— REQUIRED WORK —
In the listing below, the lines starting with the line with "met2 | 7990 | 31.9 | 203" and going on through the line with "compound gates: 136 / 136 / 16.0" are to be reproduced exactly, and only those.

— AVAILABLE RECORDS —
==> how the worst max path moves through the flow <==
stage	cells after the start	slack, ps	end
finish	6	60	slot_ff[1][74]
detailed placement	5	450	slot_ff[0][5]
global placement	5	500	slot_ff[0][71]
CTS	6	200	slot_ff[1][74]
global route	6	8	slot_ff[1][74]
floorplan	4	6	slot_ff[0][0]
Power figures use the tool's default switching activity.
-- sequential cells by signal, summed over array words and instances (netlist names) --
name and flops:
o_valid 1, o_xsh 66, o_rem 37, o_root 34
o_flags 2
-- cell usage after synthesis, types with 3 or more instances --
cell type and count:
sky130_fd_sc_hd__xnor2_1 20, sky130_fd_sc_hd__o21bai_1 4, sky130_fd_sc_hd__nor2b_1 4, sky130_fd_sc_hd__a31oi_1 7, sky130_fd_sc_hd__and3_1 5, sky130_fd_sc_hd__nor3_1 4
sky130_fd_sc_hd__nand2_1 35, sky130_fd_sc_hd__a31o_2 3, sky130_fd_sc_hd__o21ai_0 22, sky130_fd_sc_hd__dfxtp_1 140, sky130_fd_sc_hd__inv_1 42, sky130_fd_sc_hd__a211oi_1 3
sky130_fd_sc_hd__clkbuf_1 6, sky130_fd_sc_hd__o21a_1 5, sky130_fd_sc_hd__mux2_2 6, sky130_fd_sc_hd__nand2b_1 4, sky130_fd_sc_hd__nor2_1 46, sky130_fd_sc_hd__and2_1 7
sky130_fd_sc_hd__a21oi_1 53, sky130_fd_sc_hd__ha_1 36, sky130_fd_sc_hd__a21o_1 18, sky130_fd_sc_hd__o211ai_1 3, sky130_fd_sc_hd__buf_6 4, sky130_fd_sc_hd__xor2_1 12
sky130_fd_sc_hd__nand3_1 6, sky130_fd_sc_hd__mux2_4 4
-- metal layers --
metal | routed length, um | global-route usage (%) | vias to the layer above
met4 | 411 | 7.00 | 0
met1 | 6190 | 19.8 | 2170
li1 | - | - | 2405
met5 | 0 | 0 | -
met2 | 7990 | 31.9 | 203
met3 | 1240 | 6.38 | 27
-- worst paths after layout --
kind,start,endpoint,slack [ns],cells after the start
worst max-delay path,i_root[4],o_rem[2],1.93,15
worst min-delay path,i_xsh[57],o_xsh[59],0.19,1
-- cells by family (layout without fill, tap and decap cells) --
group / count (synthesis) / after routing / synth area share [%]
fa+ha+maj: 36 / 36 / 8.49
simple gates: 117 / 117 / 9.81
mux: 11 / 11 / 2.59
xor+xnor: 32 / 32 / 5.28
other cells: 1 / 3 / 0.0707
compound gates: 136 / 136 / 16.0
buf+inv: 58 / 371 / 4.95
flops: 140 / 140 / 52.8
[config.mk]
export PLATFORM = sky130hd
export DESIGN_NAME = per_cycle_change_trace_encoder_flat
export DESIGN_NICKNAME = d
export VERILOG_FILES = /design/src/sv/pcte_pkg.sv /design/src/sv/pcte_if.sv /design/src/sv/pcte_kv_ram.sv /design/src/sv/per_cycle_change_trace_encoder.sv /design/src/flat_wrapper.sv
export VERILOG_INCLUDE_DIRS = /design/src /design/src/sv
export SDC_FILE = /design/constraint.sdc
export NUM_CORES = 1
export LEC_CHECK = 0
export ABC_AREA = 1
export ABC_CLOCK_PERIOD_IN_PS = 6700
export BUFFER_PORTS_ARGS = -buffer_cell sky130_fd_sc_hd__buf_2
export CAP_MARGIN = 20
export CORE_AREA = 2 2 412 210
export DETAILED_ROUTE_END_ITERATION = 16
export DIE_AREA = 0 0 414 212
export PLACE_DENSITY = 0.66
export SLEW_MARGIN = 20
export SYNTH_ARGS = -nofsm -noshare
export SYNTH_HDL_FRONTEND = slang
export SYNTH_SLANG_ARGS = --single-unit
[constraint.sdc]
create_clock -name clk -period 6.7 [get_ports clk]
set_input_delay 1.34 -clock clk [delete_from_list [all_inputs] [get_ports clk]]
set_output_delay 1.34 -clock clk [all_outputs]
set_load 0.01 [all_outputs]
[src/rtl/lr_pkg.sv]
// Shared types and constants for the line rasterizer.
// Holds the opcode and register index codes, reset values and the result record.
// No dependencies.
`timescale 1ns / 1ps

package lr_pkg;

  // Request opcodes.
  typedef enum logic [0:0] {
    OP_START = 1'b0,
    OP_STEP  = 1'b1
  } opcode_t;

  // Configuration register indexes.
  typedef enum logic [0:0] {
    REG_FRAME_WIDTH  = 1'b0,
    REG_FRAME_HEIGHT = 1'b1
  } cfg_reg_t;

  localparam int CfgDataWidth = 15;

  localparam logic [CfgDataWidth-1:0] FRAME_WIDTH_RST  = 15'd1024;
  localparam logic [CfgDataWidth-1:0] FRAME_HEIGHT_RST = 15'd768;

  // One emitted pixel as it sits in the output register.
  typedef struct packed {
    logic signed [15:0] pixel_x;
    logic signed [15:0] pixel_y;
    logic [31:0]        pixel_color;
    logic               in_frame;
    logic               last_pixel;
  } pix_t;

endpackage

[src/rtl/line_rasterizer.sv]
// Bresenham line rasterizer top level.
// Depends on lr_pkg for opcodes, register indexes and the pixel record.
`timescale 1ns / 1ps

// Usage:
// A start request (opcode OP_START) loads two signed endpoints and a color,
// sets up deltas, step directions and the error term, and emits the first
// pixel. Each step request (opcode OP_STEP) advances one pixel and emits it.
// A step request with no line in progress is consumed and emits nothing.
// Each pixel carries its coordinates, the color, an in-frame flag against
// frame_width/frame_height, and a last flag at the end point, which also
// ends the line.
// Channels use valid/stall; a request moves on a clock edge with valid high
// and stall low. The config port writes frame_width (index 0) or
// frame_height (index 1) whenever cfg_we is high.
// An accepted request's pixel is registered in the output or skid entry.
// One request is taken every cycle while in_stall is low: the whole setup or
// step update is one add/compare pass from line state to output register.
// A two-entry output (register plus skid) lets a request be taken while a
// pixel waits; in_stall rises only when both entries are full.
// Synchronous reset drops any line, empties the output and restores the
// frame size to 1024 x 768.
module line_rasterizer #(
  parameter int COORD_WIDTH = 16
) (
  input  logic                     clk,
  input  logic                     rst,
  input  logic                     cfg_we,
  input  logic [0:0]               cfg_index,
  input  logic [14:0]              cfg_data,
  input  logic                     in_valid,
  output logic                     in_stall,
  input  logic                     opcode,
  input  logic signed [15:0]       start_x,
  input  logic signed [15:0]       start_y,
  input  logic signed [15:0]       end_x,
  input  logic signed [15:0]       end_y,
  input  logic [31:0]              line_color,
  output logic                     out_valid,
  input  logic                     out_stall,
  output logic signed [15:0]       pixel_x,
  output logic signed [15:0]       pixel_y,
  output logic [31:0]              pixel_color,
  output logic                     in_frame,
  output logic                     last_pixel
);

  localparam int W    = COORD_WIDTH;
  localparam int EXTW = (W > 16) ? W : 16;
  localparam int ERRW = W + 2;
  localparam int E2W  = W + 3;
  localparam int CMPW = (W > 15) ? W : 15;

  // Sign-extend a 16-bit port coordinate and wrap it to W bits.
  function automatic logic signed [W-1:0] wrap_in(input logic signed [15:0] v);
    logic signed [EXTW-1:0] e;
    e = EXTW'(v);
    return e[W-1:0];
  endfunction

  // Low 16 bits of a W-bit coordinate, sign-extended when W is narrower.
  function automatic logic signed [15:0] to_port(input logic signed [W-1:0] c);
    logic signed [EXTW-1:0] e;
    e = EXTW'(c);
    return e[15:0];
  endfunction

  // True when 0 <= c < lim.
  function automatic logic below(input logic signed [W-1:0] c,
                                 input logic [14:0] lim);
    logic [CMPW-1:0] cu;
    logic [CMPW-1:0] lu;
    cu = CMPW'(c[W-2:0]);
    lu = CMPW'(lim);
    return !c[W-1] && (cu < lu);
  endfunction

  // Configuration registers.
  logic [14:0] frame_width;
  logic [14:0] frame_height;

  // Line state.
  logic signed [W-1:0]    cur_x, cur_y, target_x, target_y;
  logic [W-1:0]           delta_x, delta_y;
  logic                   step_x_neg, step_y_neg;
  logic signed [ERRW-1:0] error_term;
  logic [31:0]            held_color;
  logic                   line_active;

  // Output register and skid entry.
  lr_pkg::pix_t out_res, skid_res, res;
  logic         skid_valid;

  logic accept, is_start, produce, out_fire;

  // Setup terms for a start request.
  logic signed [W-1:0]    x0, y0, x1, y1;
  logic signed [W:0]      dx_s, dy_s;
  logic [W-1:0]           adx, ady;
  logic signed [ERRW-1:0] err_init;
  logic                   sx_neg, sy_neg;

  // Step terms.
  logic signed [E2W-1:0]  e2, ndy, pdx, err_sum;
  logic                   take_x, take_y;
  logic signed [W-1:0]    nx, ny;
  logic signed [ERRW-1:0] err_step;

  // Values after this request.
  logic signed [W-1:0]    new_x, new_y, new_tx, new_ty;
  logic [31:0]            new_color;
  logic                   new_last;

  assign in_stall = skid_valid;
  assign accept   = in_valid && !in_stall;
  assign is_start = (opcode == lr_pkg::OP_START);
  assign produce  = accept && (is_start || line_active);
  assign out_fire = out_valid && !out_stall;

  // Line setup: wrapped endpoints, absolute deltas, directions, error term.
  always_comb begin
    x0       = wrap_in(start_x);
    y0       = wrap_in(start_y);
    x1       = wrap_in(end_x);
    y1       = wrap_in(end_y);
    dx_s     = $signed({x1[W-1], x1}) - $signed({x0[W-1], x0});
    dy_s     = $signed({y1[W-1], y1}) - $signed({y0[W-1], y0});
    adx      = dx_s[W] ? W'(-dx_s) : dx_s[W-1:0];
    ady      = dy_s[W] ? W'(-dy_s) : dy_s[W-1:0];
    err_init = $signed(ERRW'(adx)) - $signed(ERRW'(ady));
    sx_neg   = !(x0 < x1);
    sy_neg   = !(y0 < y1);
  end

  // One Bresenham step with the two-sided test on twice the error.
  always_comb begin
    e2      = $signed({error_term, 1'b0});
    ndy     = -$signed(E2W'(delta_y));
    pdx     = $signed(E2W'(delta_x));
    take_x  = e2 > ndy;
    take_y  = e2 < pdx;
    err_sum = E2W'(error_term) + (take_x ? ndy : E2W'(0)) + (take_y ? pdx : E2W'(0));
    err_step = err_sum[ERRW-1:0];
    nx = take_x ? (step_x_neg ? cur_x - W'(1) : cur_x + W'(1)) : cur_x;
    ny = take_y ? (step_y_neg ? cur_y - W'(1) : cur_y + W'(1)) : cur_y;
  end

  // Pixel for this request.
  always_comb begin
    new_x     = is_start ? x0 : nx;
    new_y     = is_start ? y0 : ny;
    new_tx    = is_start ? x1 : target_x;
    new_ty    = is_start ? y1 : target_y;
    new_color = is_start ? line_color : held_color;
    new_last  = (new_x == new_tx) && (new_y == new_ty);
    res.pixel_x     = to_port(new_x);
    res.pixel_y     = to_port(new_y);
    res.pixel_color = new_color;
    res.in_frame    = below(new_x, frame_width) && below(new_y, frame_height);
    res.last_pixel  = new_last;
  end

  // Configuration writes.
  always_ff @(posedge clk) begin
    if (rst) begin
      frame_width  <= lr_pkg::FRAME_WIDTH_RST;
      frame_height <= lr_pkg::FRAME_HEIGHT_RST;
    end else if (cfg_we) begin
      unique case (lr_pkg::cfg_reg_t'(cfg_index))
        lr_pkg::REG_FRAME_WIDTH:  frame_width  <= cfg_data;
        lr_pkg::REG_FRAME_HEIGHT: frame_height <= cfg_data;
      endcase
    end
  end

  // Line state update.
  always_ff @(posedge clk) begin
    if (rst) begin
      cur_x       <= '0;
      cur_y       <= '0;
      target_x    <= '0;
      target_y    <= '0;
      delta_x     <= '0;
      delta_y     <= '0;
      step_x_neg  <= 1'b0;
      step_y_neg  <= 1'b0;
      error_term  <= '0;
      held_color  <= '0;
      line_active <= 1'b0;
    end else if (produce) begin
      cur_x       <= new_x;
      cur_y       <= new_y;
      line_active <= !new_last;
      if (is_start) begin
        target_x   <= x1;
        target_y   <= y1;
        delta_x    <= adx;
        delta_y    <= ady;
        step_x_neg <= sx_neg;
        step_y_neg <= sy_neg;
        error_term <= err_init;
        held_color <= line_color;
      end else begin
        error_term <= err_step;
      end
    end
  end

  // Output register with one skid entry behind it.
  always_ff @(posedge clk) begin
    if (rst) begin
      out_valid  <= 1'b0;
      skid_valid <= 1'b0;
    end else if (skid_valid) begin
      if (out_fire) begin
        out_res    <= skid_res;
        skid_valid <= 1'b0;
      end
    end else if (produce) begin
      if (!out_valid || out_fire) begin
        out_res   <= res;
        out_valid <= 1'b1;
      end else begin
        skid_res   <= res;
        skid_valid <= 1'b1;
      end
    end else if (out_fire) begin
      out_valid <= 1'b0;
    end
  end

  assign pixel_x     = out_res.pixel_x;
  assign pixel_y     = out_res.pixel_y;
  assign pixel_color = out_res.pixel_color;
  assign in_frame    = out_res.in_frame;
  assign last_pixel  = out_res.last_pixel;

  // The skid entry is only ever filled behind a full output register.
  a_skid_behind_out: assert property (@(posedge clk) disable iff (rst)
    skid_valid |-> out_valid)
    else $error("skid entry holds a pixel while the output register is empty");

  // An emitted end point leaves no line in progress.
  a_last_ends_line: assert property (@(posedge clk) disable iff (rst)
    (produce && new_last) |=> !line_active)
    else $error("line still active after its end point");

  // A step request with no line in progress creates no pixel.
  a_idle_step_silent: assert property (@(posedge clk) disable iff (rst)
    (accept && !is_start && !line_active && !out_valid) |=> !out_valid)
    else $error("pixel emitted for a step with no line in progress");

  // A step moves x by at most one.
  a_step_small: assert property (@(posedge clk) disable iff (rst)
    (produce && !is_start) |->
      ((nx == cur_x) || (nx == cur_x + W'(1)) || (nx == cur_x - W'(1))))
    else $error("step moved x by more than one pixel");

endmodule
[config.mk]
export PLATFORM = sky130hd
export DESIGN_NAME = line_rasterizer
export DESIGN_NICKNAME = d
export VERILOG_FILES = /design/src/rtl/lr_pkg.sv /design/src/rtl/line_rasterizer.sv
export SDC_FILE = /design/constraint.sdc
export NUM_CORES = 1
export LEC_CHECK = 0
export BUFFER_PORTS_ARGS = -buffer_cell sky130_fd_sc_hd__buf_4
export CORE_MARGIN = 1.5
export CORE_UTILIZATION = 40
export DETAILED_ROUTE_END_ITERATION = 8
export SYNTH_ARGS = -nofsm -noshare
export SYNTH_HDL_FRONTEND = slang
export SYNTH_SLANG_ARGS = --single-unit
[constraint.sdc]
create_clock -name clk -period 10.3 [get_ports clk]
set_input_delay 1.545 -clock clk [delete_from_list [all_inputs] [get_ports clk]]
set_output_delay 1.545 -clock clk [all_outputs]
set_load 0.05 [all_outputs]
# ---- Word level (Yosys, flattened, before mapping)
# Index checks and enable logic that the tools add are counted.
dict set report totals {
  ff_bits 313
  in_bits 118
  wordCells 103
}
dict set report classes {
  add_sub_neg 12
  n_lt_le_gt_ge 6
  eq_ne 4
  mux 25
  bitwise_logic 5
  reduce_logical 26
}
# cell count
set op_table {}
lappend op_table {{66-bit 2-to-1 mux} 4}
lappend op_table {{16-bit 2-to-1 mux} 11}
lappend op_table {{16-bit by 16-bit subtractor with 17-bit output} 3}
lappend op_table {{18-bit 2-to-1 mux} 2}
lappend op_table {{16-bit by 2-bit adder with 16-bit output, second input constant} 2}
lappend op_table {{16-bit == test} 2}
lappend op_table {{16-bit less-than comparator} 2}
lappend op_table {{32-bit 2-to-1 mux} 1}
lappend op_table {{16-bit negator} 2}
lappend op_table {{16-bit by 2-bit subtractor with 16-bit output, second input constant} 2}
lappend op_table {{15-bit less-than comparator} 2}
lappend op_table {{19-bit greater-than comparator} 1}
lappend op_table {{19-bit by 17-bit less-than comparator with 1-bit output} 1}
lappend op_table {{16-bit negator with 19-bit output} 1}
lappend op_table {{18-bit by 17-bit adder with 18-bit output} 1}
lappend op_table {{18-bit adder} 1}
lappend op_table {{1-bit zero test} 8}
lappend op_table {{4-bit AND reduction} 2}
lappend op_table {{1-bit logical AND} 7}
lappend op_table {{1-bit 2-to-1 mux} 7}
lappend op_table {{2-bit AND reduction} 3}
lappend op_table {{2-bit nonzero test} 3}
lappend op_table {{1-bit inverter} 5}
lappend op_table {{2-bit by 1-bit inequality test with 1-bit output, second input constant} 2}
lappend op_table {{2 further kinds} 3}

# ---- Logic depth before layout (Yosys ltp)
dict set report logic_depth {
  ltp_word 10
  mapped_depth 31
  depth_no_buf 29
}

# ---- Worst setup path before layout
# No wires, ideal clock.
dict set report synth_timing {
  kind {input to register}
  from {input port opcode}
  to {register out_res, in the netlist in_frame, enable pin}
  setup_ps 595
  t_arrival_ps 7414
  slack_ps 2290
  stages 6
  path_cell_list {clkbuf_1 > clkbuf_1 > nand2b_1 > nand3b_1 > clkbuf_1 > a221oi_1}
}
dict set report synth_via {
  elab_chain_cells 5
}
# item line_no
set synth_rtl {}
lappend synth_rtl {{from (decl)} line_rasterizer.sv:33} ;# input logic opcode,
lappend synth_rtl {{1-bit inverter (no source line)} n/a}
lappend synth_rtl {{1-bit logical OR} line_rasterizer.sv:117} ;# assign produce = accept && (is_start || line_active);
lappend synth_rtl {{1-bit logical AND} line_rasterizer.sv:117}
lappend synth_rtl {{2-bit nonzero test (no source line)} n/a}
lappend synth_rtl {{4-bit AND reduction (no source line)} n/a}
lappend synth_rtl {{to (signal assigned)} line_rasterizer.sv:216} ;# out_res <= skid_res;
lappend synth_rtl {{to (signal assigned)} line_rasterizer.sv:221} ;# out_res <= res;
lappend synth_rtl {{to (decl)} line_rasterizer.sv:91} ;# lr_pkg::pix_t out_res, skid_res, res;
# Every way passes these cells.
# A chain may end at the register's enable or synchronous reset.

# ---- Worst setup path after layout
dict set report layout_timing {
  from {register delta_y[2]}
  to {register error_term[17]}
}
dict set report layout_via {
  elab_chain_cells 6
}
# item line_no
set layout_rtl {}
lappend layout_rtl {{from (decl)} line_rasterizer.sv:84} ;# logic [W-1:0] delta_x, delta_y;
lappend layout_rtl {{from (signal assigned)} line_rasterizer.sv:198} ;# delta_y <= ady;
lappend layout_rtl {{16-bit negator with 19-bit output (*)} line_rasterizer.sv:138} ;# ndy = -$signed(E2W'(delta_y));
lappend layout_rtl {{19-bit greater-than comparator} line_rasterizer.sv:140} ;# take_x = e2 > ndy;
lappend layout_rtl {{18-bit 2-to-1 mux (*)} line_rasterizer.sv:142} ;# err_sum = E2W'(error_term) + (take_x ? ndy : E2W'(0)) + (take_y ? pdx : E2W'(0));
lappend layout_rtl {{18-bit adder (*)} line_rasterizer.sv:142}
lappend layout_rtl {{18-bit by 17-bit adder with 18-bit output (*)} line_rasterizer.sv:142}
lappend layout_rtl {{18-bit 2-to-1 mux (*)} line_rasterizer.sv:194} ;# if (is_start) begin
lappend layout_rtl {{to (signal assigned)} line_rasterizer.sv:201} ;# error_term <= err_init;
lappend layout_rtl {{to (signal assigned)} line_rasterizer.sv:204} ;# error_term <= err_step;
lappend layout_rtl {{to (decl)} line_rasterizer.sv:86} ;# logic signed [ERRW-1:0] error_term;
# Every way passes the cells marked *; elsewhere a longest branch is shown, timed or not.

==> run metrics <==
status=finished, final reports clean; hold_buf cts=0; top cell type's share of synthesized area=about a fifth; Leak=about 10 nW; Final period util=77.8%; ANT nets after route=0; Max Buffers Root-to-Sink=3; Pwr Density=195 nW/µm²; clock root cell=clkbuf_16; register area share after synthesis=around 37%; fin crit period=approximately 8000 ps; All-Layer GR Usage=between 20% and 30%; clock sink total=313; synthesized flop and latch total=between 300 and 400; total CTS buffers=39; part of the power in registers=a little under a third; worst-path fanout max=15; Synth-to-Final Area Change=16.2%; commonest non-fill, non-tap cell in the layout=nand2_1; Detailed Place HPWL=45,900 µm; Hold Path Class=flop to flop; Clock Pin Slew Worst Setup and Hold Paths=60 ps; global route overflow=0; Finished Layout Cells=3,194; unrepaired setup endpoints after global routing=false; Post-CTS Setup Inserts=0; final setup TNS=0 ps; fillers=4,878; Post-Syn Area=just over 20,000 µm²; Die ar.=53,100 µm²; I/O Buffers=185; net count of the mapped netlist=roughly 2,600; CP required=between 10,000 and 15,000 ps; vias in the first global route=roughly 17,000; top post-synthesis cells by area=edfxtp_1 (19%), dfxtp_1 (18%), ha_1 (9.6%); Max Slew Vio Count=0; area occupied by multi-input gates=roughly 12,000 µm²; Die Width=between 200 and 250 µm; DR vias=around 18,000; Critical Path AT=between 8000 and 9000 ps; top_reg_cell synth=dfxtp_1; critical path type=flop to flop; core box area=between 50,000 and 60,000 µm²; worst vdd ir=0.000113 V; EDFF count, synth=~130; most frequent cells in the layout=nand2_1 (277), nor2_1 (251), buf_4 (203), a21oi_1 (191), dfxtp_1 (180); largest net degree at the start of global routing=98; max_cap viols=0; hold path start=target_x[15]; Final nets=2,782; IO Pins=about 190; clk_lat worst skew=~560 ps; P_int=2.94 mW; wire length per cell=19.6 µm; Register Area=~7600 µm²; placed instance count=roughly 3,100; Worst Tran Pin Value=between 1000 and 1500 ps; share of post-route cells with drive strength above 1=roughly 16%; Synth cell types=80; fraction of power consumed by the clock network=a little under a third; asr flop ratio synth=0%; Initial DRC Count=approximately 1,400; Crit. Startpoint=delta_y[2]; Crit. End Element=flop; Ys Warns=0; clk_skew=roughly 20 ps; drt first pass iters=6; Reg-to-Reg Start=delta_y[2]; Logic pwr share=38.9%; setup violators final=0; DR vias/cell=about 5.7; Residual DRC=0; Cell Rows=between 80 and 90; first-pass GRT wire length=a little under 100,000 µm; Final Wtd Congestion=~0.96; drt total wl=about 62,000 µm; overall power=around 4.7 mW; critical path launch point type=flop; leading area contributor after synthesis=edfxtp_1; die height=around 230 µm; post-synthesis cell count=approximately 2,300; final hold vios=0; P_sw=1.74 mW; initial antenna violation count=3; CTS tree=built; H-tree depth=2; slowest CP cell=o31a_1; largest stage delay on the critical path=roughly 800 ps; Syn Area/Cell=about 8.8 µm²; switching share of power=between 30% and 40%; initial core utilization=between 40% and 50%; fmax=approximately 0.12 GHz; PostCTS Resize Cnt=0; Slew headroom=31.2%
cells by family after synthesis:
family	synth area share (%)
AO/OA/AOI/OAI	16.4
XOR/XNOR	5.80
adder cells (fa/ha/maj)	11.7
buffers and inverters	4.31
flip-flops	36.7
multiplexers	7.02
AND/OR/NAND/NOR	18.1
registers in the layout, indices dropped and copies added, names as in the netlist, 18 cells and up:
| register | cells |
|---|---|
| skid_res | 66 |
| held_color | 32 |
| error_term | 18 |
| pixel_color | 32 |
area by class of cell:
type                    instances  share of cell area [%]
multi-input cells            1798                    51.0
well taps                     680                    3.54
clock buffers                  49                    4.39
diodes                          1                  0.0104
repair buffers                205                    6.43
inverters                     126                    1.97
clock inverters                22                    1.10
flip-flops and latches        313                    31.6
metrics by stage:
stage	util (%)	worst slack, ps	hold WS [ps]	instance area, µm²
after floorplan	-	2290	433	20700
after global placement	44.4	2800	439	22700
after detailed placement	44.4	2490	446	22700
after CTS	47.0	2430	454	24000
after global routing	47.0	1680	470	24000
final	47.0	2290	452	24000
routing by layer:
layer  share of wire, %  vias up  global-route usage [%]
met1                 47     8652                    33.0
met2                 44      614                    36.1
li1                   -     8683                       -
met4                2.5        2                    6.68
met5              0.013        -                       0
met3                6.7      106                    3.50
path summary, 6_finish.rpt:
kind	depth (start not counted)	slack, ps	endpoint
setup / recovery	29	2290	error_term[17]
hold / removal	2	450	target_x[15]
setup reg to reg	29	2290	error_term[17]
hold reg to reg	2	450	target_x[15]
power groups by stage:
stage               Sequential (mW)  Clock (mW)  Combinational (mW)
floorplan                      1.49           0                1.25
global placement               1.46           0                1.75
detailed placement             1.47           0                1.78
CTS                            1.44        1.45                1.80
global route                   1.45        1.50                1.99
finish                         1.44        1.42                1.82
cells in the mapped netlist, types with 36 or more instances:
cell / instances
nor3_1: 90
nand2_1: 278
xnor2_1: 67
nor2_1: 252
a211oi_1: 61
mux2i_1: 36
dfxtp_1: 181
ha_1: 159
mux2_2: 96
o21ai_0: 66
edfxtp_1: 132
a21oi_1: 191
xor2_1: 70
inv_1: 126
clkbuf_1: 88
critical path, delay by kind of cell (launching register included):
family,cells,cell delay [ps]
fa+ha+maj,4,1300
xor+xnor,2,320
compound gates,10,2840
simple gates,11,2910
flops,1,350
buf+inv,2,150
Power figures use the tool's default switching activity.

— ANSWER SPACE —
met2 | 7990 | 31.9 | 203
met3 | 1240 | 6.38 | 27
-- worst paths after layout --
kind,start,endpoint,slack [ns],cells after the start
worst max-delay path,i_root[4],o_rem[2],1.93,15
worst min-delay path,i_xsh[57],o_xsh[59],0.19,1
-- cells by family (layout without fill, tap and decap cells) --
group / count (synthesis) / after routing / synth area share [%]
fa+ha+maj: 36 / 36 / 8.49
simple gates: 117 / 117 / 9.81
mux: 11 / 11 / 2.59
xor+xnor: 32 / 32 / 5.28
other cells: 1 / 3 / 0.0707
compound gates: 136 / 136 / 16.0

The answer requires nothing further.